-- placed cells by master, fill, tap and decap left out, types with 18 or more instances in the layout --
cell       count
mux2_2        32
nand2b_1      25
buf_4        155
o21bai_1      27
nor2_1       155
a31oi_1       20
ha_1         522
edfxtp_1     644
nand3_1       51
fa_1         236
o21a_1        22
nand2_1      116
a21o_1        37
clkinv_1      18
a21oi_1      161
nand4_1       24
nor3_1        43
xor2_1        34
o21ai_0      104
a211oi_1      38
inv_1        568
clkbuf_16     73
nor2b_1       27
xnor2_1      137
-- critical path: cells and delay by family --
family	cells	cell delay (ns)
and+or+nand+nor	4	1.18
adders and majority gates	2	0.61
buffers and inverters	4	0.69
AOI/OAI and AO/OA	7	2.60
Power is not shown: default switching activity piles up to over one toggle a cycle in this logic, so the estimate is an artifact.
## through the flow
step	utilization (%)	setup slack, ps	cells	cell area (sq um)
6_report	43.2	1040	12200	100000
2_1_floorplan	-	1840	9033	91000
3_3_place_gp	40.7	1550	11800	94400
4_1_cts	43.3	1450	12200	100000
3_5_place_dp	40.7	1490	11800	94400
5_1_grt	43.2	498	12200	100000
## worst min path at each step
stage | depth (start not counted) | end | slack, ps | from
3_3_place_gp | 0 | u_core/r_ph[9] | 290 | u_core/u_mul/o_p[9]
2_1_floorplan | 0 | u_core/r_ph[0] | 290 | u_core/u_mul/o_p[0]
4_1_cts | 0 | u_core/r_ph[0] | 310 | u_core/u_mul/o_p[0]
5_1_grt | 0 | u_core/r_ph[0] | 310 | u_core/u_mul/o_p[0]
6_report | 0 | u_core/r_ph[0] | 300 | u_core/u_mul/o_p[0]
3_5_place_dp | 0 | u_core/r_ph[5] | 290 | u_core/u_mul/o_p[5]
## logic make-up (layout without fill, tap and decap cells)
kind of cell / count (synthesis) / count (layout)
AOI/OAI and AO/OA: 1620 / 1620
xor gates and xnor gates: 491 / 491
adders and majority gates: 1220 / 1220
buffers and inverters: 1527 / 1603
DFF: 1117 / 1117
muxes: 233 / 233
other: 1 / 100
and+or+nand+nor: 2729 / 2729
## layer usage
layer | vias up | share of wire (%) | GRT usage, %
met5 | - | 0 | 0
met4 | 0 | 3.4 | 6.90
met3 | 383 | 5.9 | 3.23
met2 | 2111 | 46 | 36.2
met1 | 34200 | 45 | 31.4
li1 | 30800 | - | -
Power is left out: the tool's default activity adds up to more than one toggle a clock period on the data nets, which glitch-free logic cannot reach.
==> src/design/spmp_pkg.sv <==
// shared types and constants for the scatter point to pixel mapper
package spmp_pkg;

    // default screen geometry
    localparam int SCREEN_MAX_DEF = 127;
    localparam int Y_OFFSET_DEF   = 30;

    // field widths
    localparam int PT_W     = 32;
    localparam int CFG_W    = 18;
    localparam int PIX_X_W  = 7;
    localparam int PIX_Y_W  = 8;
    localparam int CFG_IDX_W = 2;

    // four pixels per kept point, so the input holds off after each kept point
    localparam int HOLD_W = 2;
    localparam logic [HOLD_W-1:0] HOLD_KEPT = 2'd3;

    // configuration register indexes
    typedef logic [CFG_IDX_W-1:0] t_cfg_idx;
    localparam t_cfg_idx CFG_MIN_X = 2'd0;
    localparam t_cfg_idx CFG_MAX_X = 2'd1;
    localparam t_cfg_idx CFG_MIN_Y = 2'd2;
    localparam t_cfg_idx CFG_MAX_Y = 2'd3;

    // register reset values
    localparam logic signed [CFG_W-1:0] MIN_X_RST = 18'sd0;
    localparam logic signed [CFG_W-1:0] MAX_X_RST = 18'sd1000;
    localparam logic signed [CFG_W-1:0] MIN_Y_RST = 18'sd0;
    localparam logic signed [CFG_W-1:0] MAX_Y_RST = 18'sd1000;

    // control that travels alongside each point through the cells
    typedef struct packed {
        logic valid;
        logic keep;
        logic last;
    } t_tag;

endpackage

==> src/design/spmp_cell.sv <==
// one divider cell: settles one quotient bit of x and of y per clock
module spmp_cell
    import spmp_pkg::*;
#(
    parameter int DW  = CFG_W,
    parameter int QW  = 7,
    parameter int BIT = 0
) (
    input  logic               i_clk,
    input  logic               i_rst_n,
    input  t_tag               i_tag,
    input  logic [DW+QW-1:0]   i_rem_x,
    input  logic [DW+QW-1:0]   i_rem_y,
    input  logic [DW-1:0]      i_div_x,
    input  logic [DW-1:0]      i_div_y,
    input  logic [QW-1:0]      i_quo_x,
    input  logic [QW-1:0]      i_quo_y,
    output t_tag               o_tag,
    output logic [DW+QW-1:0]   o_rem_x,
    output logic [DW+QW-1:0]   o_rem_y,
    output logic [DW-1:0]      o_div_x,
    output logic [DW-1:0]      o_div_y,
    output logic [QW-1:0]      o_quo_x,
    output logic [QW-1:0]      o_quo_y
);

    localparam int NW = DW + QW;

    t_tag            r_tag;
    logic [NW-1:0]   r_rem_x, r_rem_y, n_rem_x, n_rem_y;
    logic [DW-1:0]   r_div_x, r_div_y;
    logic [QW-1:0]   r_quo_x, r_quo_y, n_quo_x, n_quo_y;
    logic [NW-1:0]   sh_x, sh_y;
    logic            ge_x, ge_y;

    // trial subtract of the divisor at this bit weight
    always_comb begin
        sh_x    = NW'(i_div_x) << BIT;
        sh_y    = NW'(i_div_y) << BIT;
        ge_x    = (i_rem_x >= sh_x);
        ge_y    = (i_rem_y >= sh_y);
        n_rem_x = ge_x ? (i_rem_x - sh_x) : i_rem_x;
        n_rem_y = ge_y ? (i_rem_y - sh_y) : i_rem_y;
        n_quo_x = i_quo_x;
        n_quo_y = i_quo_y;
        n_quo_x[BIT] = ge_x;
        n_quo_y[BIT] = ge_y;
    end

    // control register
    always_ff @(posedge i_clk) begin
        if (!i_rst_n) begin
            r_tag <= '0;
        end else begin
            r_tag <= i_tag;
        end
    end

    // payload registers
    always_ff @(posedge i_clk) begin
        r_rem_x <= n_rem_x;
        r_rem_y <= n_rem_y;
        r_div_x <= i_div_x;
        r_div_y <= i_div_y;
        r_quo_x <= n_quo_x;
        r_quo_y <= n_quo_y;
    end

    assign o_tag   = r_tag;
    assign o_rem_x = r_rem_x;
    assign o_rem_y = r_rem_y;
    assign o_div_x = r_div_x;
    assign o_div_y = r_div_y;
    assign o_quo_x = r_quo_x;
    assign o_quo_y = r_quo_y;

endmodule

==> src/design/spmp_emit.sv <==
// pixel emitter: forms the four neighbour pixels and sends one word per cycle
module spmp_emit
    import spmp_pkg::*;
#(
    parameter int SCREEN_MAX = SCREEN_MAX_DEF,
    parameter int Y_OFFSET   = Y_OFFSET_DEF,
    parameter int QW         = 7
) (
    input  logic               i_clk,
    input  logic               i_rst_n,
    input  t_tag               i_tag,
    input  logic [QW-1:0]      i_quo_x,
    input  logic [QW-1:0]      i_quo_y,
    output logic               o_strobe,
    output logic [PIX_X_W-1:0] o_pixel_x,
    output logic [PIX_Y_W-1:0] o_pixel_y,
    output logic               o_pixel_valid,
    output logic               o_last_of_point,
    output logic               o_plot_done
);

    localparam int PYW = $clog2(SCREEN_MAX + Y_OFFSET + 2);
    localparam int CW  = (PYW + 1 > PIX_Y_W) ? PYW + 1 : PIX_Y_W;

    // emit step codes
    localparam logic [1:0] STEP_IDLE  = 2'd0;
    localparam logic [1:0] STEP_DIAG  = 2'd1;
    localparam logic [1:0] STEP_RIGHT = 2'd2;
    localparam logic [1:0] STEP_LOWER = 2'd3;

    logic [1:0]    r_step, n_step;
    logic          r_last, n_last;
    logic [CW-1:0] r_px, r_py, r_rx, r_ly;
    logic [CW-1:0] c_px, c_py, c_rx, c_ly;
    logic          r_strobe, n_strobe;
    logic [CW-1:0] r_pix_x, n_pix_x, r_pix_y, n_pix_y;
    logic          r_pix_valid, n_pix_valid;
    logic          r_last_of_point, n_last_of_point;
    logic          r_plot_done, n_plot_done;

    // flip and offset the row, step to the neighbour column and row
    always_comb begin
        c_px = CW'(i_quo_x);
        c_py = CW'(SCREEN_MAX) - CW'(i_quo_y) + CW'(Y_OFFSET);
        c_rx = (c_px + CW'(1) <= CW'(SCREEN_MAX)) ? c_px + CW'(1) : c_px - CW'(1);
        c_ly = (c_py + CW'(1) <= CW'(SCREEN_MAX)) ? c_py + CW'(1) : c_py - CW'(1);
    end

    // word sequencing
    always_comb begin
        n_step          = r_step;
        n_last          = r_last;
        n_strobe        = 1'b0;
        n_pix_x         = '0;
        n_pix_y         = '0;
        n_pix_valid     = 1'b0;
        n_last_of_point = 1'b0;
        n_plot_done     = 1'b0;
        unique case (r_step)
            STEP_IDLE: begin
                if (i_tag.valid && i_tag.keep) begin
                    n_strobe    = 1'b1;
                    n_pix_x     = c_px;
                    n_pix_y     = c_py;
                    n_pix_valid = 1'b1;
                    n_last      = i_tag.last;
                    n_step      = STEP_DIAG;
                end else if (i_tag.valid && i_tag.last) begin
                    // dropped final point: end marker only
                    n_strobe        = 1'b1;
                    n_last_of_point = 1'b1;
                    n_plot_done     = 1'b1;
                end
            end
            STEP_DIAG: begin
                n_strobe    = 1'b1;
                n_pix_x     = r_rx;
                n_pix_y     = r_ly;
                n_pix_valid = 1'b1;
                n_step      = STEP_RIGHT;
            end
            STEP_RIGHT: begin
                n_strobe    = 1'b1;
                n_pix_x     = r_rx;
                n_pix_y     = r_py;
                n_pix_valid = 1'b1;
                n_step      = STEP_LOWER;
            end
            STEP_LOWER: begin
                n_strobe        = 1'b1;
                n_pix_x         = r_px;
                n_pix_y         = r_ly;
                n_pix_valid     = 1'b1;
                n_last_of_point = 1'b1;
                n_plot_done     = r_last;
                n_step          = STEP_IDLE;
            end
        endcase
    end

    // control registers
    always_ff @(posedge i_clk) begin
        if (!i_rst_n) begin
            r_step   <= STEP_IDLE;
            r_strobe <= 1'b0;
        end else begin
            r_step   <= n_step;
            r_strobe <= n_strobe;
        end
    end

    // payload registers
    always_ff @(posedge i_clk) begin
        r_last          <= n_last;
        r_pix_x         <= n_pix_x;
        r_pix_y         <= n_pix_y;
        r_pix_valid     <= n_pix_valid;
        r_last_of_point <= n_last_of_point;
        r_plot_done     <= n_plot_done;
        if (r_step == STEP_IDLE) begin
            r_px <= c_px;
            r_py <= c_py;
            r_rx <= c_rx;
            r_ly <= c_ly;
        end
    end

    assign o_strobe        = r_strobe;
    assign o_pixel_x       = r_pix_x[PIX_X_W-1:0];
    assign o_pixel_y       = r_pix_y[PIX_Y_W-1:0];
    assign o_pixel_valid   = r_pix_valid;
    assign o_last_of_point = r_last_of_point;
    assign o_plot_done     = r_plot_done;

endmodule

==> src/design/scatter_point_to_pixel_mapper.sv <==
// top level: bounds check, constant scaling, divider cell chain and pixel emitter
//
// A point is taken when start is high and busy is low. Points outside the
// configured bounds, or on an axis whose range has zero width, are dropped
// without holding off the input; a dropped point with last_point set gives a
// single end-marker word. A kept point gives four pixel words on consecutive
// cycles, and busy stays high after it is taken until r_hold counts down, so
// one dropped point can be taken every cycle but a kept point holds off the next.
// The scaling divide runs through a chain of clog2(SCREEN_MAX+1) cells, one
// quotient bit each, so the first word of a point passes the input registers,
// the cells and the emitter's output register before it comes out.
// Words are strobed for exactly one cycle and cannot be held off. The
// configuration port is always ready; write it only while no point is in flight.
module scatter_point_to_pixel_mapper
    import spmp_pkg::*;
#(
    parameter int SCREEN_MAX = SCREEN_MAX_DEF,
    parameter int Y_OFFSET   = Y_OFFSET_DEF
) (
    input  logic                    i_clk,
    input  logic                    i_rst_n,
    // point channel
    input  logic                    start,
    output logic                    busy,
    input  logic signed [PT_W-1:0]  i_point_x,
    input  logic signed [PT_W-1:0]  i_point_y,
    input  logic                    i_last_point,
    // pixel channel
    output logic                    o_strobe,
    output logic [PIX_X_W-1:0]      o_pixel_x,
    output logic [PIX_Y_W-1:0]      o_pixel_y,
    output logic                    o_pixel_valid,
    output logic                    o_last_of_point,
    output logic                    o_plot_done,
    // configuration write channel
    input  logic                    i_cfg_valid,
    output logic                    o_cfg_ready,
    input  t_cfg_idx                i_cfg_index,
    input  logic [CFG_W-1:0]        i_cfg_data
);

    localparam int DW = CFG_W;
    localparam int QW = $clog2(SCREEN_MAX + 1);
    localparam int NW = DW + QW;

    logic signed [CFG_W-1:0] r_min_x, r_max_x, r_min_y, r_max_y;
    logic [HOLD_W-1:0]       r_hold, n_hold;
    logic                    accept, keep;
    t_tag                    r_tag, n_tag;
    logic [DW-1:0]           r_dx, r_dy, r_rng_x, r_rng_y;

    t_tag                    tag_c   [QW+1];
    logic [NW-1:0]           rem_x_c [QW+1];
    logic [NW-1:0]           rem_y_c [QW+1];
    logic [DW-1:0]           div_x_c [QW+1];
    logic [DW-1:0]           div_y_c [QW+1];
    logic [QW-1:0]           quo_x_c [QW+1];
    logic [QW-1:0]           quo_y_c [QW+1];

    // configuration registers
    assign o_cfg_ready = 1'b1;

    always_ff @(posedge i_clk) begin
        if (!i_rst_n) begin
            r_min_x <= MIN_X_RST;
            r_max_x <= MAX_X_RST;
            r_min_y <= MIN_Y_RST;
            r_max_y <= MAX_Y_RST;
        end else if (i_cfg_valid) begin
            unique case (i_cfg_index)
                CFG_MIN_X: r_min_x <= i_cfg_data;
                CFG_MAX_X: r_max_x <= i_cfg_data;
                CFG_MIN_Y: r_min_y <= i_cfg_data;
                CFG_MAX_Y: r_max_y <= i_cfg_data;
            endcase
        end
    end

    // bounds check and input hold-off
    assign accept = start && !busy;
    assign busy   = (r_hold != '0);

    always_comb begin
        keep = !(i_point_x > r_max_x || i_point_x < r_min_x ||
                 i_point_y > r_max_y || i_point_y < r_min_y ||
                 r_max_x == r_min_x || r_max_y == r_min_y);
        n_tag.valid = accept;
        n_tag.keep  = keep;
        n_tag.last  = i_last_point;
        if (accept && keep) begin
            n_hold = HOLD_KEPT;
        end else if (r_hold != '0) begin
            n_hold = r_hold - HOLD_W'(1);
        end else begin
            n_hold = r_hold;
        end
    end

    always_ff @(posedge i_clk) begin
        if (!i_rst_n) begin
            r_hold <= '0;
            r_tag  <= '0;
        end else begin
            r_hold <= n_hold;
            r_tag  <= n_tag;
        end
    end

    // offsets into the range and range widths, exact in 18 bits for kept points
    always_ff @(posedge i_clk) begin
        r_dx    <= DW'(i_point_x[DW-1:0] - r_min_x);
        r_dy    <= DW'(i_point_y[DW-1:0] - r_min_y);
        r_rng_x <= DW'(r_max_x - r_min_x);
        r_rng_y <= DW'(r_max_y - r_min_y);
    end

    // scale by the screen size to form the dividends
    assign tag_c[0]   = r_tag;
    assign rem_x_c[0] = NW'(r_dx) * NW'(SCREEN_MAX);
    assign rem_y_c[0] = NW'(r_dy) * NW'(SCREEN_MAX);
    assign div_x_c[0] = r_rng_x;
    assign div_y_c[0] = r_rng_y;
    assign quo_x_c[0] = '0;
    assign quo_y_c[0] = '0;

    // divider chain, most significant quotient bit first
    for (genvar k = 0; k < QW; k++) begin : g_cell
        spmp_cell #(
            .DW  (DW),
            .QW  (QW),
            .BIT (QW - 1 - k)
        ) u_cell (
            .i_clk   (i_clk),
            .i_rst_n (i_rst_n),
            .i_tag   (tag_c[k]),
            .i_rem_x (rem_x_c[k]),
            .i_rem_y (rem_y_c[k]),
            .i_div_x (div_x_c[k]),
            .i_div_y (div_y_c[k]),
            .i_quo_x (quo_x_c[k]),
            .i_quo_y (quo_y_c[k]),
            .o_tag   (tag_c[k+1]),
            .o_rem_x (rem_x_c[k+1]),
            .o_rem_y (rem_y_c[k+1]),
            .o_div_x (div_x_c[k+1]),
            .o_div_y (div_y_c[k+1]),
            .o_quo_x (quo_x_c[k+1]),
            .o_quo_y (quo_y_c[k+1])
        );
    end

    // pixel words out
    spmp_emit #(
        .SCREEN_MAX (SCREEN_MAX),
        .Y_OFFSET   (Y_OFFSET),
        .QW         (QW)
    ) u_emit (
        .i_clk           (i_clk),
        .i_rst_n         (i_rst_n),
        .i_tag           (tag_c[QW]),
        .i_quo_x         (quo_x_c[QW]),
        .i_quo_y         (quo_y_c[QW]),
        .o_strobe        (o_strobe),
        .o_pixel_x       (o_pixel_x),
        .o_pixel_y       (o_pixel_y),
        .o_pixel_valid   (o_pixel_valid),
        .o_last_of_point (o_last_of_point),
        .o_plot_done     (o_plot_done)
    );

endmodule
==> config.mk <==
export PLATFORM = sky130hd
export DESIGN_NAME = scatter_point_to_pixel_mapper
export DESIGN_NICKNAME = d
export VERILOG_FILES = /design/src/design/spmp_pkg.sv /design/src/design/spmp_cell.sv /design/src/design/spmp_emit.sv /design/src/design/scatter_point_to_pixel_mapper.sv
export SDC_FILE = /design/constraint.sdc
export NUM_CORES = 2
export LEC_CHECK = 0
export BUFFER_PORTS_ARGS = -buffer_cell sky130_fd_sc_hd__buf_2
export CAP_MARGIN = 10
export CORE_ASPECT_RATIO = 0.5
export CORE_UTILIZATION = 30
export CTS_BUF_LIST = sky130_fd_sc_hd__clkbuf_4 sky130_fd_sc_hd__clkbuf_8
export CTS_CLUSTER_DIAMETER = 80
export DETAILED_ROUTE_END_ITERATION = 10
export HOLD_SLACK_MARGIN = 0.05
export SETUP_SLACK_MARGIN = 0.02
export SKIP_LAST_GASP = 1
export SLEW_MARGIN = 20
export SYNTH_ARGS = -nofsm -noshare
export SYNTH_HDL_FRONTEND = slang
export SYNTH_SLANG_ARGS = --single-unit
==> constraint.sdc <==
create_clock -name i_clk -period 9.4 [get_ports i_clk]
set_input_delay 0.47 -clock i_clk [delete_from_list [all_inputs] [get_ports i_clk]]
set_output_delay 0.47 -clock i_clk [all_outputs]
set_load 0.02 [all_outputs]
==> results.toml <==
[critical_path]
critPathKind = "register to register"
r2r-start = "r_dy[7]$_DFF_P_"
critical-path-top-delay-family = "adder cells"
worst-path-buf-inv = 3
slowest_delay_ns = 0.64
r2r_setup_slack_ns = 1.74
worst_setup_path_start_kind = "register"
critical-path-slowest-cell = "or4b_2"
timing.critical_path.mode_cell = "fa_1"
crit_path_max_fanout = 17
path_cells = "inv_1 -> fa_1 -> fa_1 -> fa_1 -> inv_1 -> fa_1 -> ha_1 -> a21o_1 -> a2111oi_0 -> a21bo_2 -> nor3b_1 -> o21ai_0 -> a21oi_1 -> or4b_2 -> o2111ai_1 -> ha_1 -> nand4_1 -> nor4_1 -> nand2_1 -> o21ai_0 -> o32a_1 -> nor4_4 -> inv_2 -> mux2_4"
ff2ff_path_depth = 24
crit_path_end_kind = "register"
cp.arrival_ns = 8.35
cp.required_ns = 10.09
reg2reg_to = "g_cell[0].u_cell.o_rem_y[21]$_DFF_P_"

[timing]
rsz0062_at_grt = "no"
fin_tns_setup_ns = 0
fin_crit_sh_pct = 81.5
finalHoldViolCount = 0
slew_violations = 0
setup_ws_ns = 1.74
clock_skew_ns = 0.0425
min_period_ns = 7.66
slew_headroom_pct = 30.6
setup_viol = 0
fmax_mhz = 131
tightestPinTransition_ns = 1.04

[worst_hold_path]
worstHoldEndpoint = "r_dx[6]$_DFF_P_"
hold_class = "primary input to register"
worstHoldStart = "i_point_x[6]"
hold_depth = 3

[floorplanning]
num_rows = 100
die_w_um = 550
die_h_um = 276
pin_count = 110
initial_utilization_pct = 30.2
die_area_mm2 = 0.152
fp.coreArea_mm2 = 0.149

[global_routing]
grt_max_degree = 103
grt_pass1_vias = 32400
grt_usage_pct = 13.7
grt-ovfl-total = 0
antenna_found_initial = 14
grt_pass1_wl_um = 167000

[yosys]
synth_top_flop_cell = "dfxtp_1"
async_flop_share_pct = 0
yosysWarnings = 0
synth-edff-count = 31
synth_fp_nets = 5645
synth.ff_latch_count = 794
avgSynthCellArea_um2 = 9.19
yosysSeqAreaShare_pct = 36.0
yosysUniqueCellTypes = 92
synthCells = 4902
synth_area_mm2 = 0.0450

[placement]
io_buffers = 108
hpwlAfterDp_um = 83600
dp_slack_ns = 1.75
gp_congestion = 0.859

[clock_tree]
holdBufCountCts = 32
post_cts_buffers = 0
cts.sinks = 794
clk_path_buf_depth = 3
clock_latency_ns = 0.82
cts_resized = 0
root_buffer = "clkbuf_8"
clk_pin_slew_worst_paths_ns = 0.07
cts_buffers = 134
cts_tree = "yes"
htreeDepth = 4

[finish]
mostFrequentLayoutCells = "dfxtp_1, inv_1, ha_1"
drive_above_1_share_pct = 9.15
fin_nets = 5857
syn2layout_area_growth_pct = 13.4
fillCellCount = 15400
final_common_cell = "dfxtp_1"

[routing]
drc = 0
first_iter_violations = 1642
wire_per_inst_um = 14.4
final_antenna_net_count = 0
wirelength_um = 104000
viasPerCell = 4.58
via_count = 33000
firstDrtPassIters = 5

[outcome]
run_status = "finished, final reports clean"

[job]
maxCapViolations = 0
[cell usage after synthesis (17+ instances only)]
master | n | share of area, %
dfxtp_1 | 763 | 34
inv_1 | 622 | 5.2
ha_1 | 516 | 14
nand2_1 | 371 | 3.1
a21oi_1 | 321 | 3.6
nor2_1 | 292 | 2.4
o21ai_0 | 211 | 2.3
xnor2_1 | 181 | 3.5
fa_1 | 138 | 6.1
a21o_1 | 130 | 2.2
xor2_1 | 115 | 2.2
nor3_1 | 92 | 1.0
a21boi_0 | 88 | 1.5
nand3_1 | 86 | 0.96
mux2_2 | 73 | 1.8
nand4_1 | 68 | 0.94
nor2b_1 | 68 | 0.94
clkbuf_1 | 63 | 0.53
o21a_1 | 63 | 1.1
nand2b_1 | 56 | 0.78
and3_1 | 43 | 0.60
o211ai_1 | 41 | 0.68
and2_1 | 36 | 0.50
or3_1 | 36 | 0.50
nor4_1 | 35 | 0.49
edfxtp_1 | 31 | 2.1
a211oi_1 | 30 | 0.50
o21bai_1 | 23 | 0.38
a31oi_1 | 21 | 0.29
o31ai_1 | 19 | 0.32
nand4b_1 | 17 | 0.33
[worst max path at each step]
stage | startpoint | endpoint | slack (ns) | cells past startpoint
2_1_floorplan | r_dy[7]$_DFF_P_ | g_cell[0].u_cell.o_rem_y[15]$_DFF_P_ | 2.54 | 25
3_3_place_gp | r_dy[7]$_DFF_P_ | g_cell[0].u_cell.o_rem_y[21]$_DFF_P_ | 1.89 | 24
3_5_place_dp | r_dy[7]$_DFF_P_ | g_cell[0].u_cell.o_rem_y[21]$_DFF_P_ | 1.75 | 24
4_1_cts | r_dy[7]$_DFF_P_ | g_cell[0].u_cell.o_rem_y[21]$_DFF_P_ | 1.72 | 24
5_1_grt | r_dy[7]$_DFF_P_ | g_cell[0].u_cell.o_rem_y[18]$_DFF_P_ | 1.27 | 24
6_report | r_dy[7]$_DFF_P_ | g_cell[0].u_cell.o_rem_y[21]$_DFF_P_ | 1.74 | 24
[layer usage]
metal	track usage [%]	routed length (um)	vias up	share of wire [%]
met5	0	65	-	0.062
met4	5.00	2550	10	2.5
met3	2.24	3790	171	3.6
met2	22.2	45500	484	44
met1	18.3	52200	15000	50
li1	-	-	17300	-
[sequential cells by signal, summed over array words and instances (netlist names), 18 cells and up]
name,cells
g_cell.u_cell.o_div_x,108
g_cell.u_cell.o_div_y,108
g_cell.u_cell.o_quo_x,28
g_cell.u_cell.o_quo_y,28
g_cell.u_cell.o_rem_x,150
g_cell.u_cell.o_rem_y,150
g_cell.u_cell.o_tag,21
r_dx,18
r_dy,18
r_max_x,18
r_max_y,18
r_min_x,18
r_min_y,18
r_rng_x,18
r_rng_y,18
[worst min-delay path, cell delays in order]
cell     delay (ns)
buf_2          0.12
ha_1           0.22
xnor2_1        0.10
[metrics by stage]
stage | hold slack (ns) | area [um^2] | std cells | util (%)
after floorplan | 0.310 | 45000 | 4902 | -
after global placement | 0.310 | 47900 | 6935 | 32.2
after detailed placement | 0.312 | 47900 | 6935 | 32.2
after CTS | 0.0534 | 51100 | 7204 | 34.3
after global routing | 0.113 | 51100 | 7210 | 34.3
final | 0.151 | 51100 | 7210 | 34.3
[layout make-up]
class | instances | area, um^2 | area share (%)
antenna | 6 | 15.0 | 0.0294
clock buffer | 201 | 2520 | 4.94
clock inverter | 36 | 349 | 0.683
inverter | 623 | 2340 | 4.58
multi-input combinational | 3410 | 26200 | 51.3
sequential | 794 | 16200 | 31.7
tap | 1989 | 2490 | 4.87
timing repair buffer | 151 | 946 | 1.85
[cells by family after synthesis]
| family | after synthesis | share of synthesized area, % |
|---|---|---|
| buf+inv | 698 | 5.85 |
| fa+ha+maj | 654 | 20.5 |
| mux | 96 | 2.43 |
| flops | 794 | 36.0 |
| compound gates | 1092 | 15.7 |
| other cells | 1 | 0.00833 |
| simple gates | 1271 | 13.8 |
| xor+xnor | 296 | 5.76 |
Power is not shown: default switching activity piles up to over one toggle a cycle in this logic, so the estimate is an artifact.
###
## What the exercise asks
Repeat every line of the data word for word until you have repeated the line that contains "li1 | 30800", which is the last one to include.

## Written response
-- placed cells by master, fill, tap and decap left out, types with 18 or more instances in the layout --
cell       count
mux2_2        32
nand2b_1      25
buf_4        155
o21bai_1      27
nor2_1       155
a31oi_1       20
ha_1         522
edfxtp_1     644
nand3_1       51
fa_1         236
o21a_1        22
nand2_1      116
a21o_1        37
clkinv_1      18
a21oi_1      161
nand4_1       24
nor3_1        43
xor2_1        34
o21ai_0      104
a211oi_1      38
inv_1        568
clkbuf_16     73
nor2b_1       27
xnor2_1      137
-- critical path: cells and delay by family --
family	cells	cell delay (ns)
and+or+nand+nor	4	1.18
adders and majority gates	2	0.61
buffers and inverters	4	0.69
AOI/OAI and AO/OA	7	2.60
Power is not shown: default switching activity piles up to over one toggle a cycle in this logic, so the estimate is an artifact.
## through the flow
step	utilization (%)	setup slack, ps	cells	cell area (sq um)
6_report	43.2	1040	12200	100000
2_1_floorplan	-	1840	9033	91000
3_3_place_gp	40.7	1550	11800	94400
4_1_cts	43.3	1450	12200	100000
3_5_place_dp	40.7	1490	11800	94400
5_1_grt	43.2	498	12200	100000
## worst min path at each step
stage | depth (start not counted) | end | slack, ps | from
3_3_place_gp | 0 | u_core/r_ph[9] | 290 | u_core/u_mul/o_p[9]
2_1_floorplan | 0 | u_core/r_ph[0] | 290 | u_core/u_mul/o_p[0]
4_1_cts | 0 | u_core/r_ph[0] | 310 | u_core/u_mul/o_p[0]
5_1_grt | 0 | u_core/r_ph[0] | 310 | u_core/u_mul/o_p[0]
6_report | 0 | u_core/r_ph[0] | 300 | u_core/u_mul/o_p[0]
3_5_place_dp | 0 | u_core/r_ph[5] | 290 | u_core/u_mul/o_p[5]
## logic make-up (layout without fill, tap and decap cells)
kind of cell / count (synthesis) / count (layout)
AOI/OAI and AO/OA: 1620 / 1620
xor gates and xnor gates: 491 / 491
adders and majority gates: 1220 / 1220
buffers and inverters: 1527 / 1603
DFF: 1117 / 1117
muxes: 233 / 233
other: 1 / 100
and+or+nand+nor: 2729 / 2729
## layer usage
layer | vias up | share of wire (%) | GRT usage, %
met5 | - | 0 | 0
met4 | 0 | 3.4 | 6.90
met3 | 383 | 5.9 | 3.23
met2 | 2111 | 46 | 36.2
met1 | 34200 | 45 | 31.4
li1 | 30800 | - | -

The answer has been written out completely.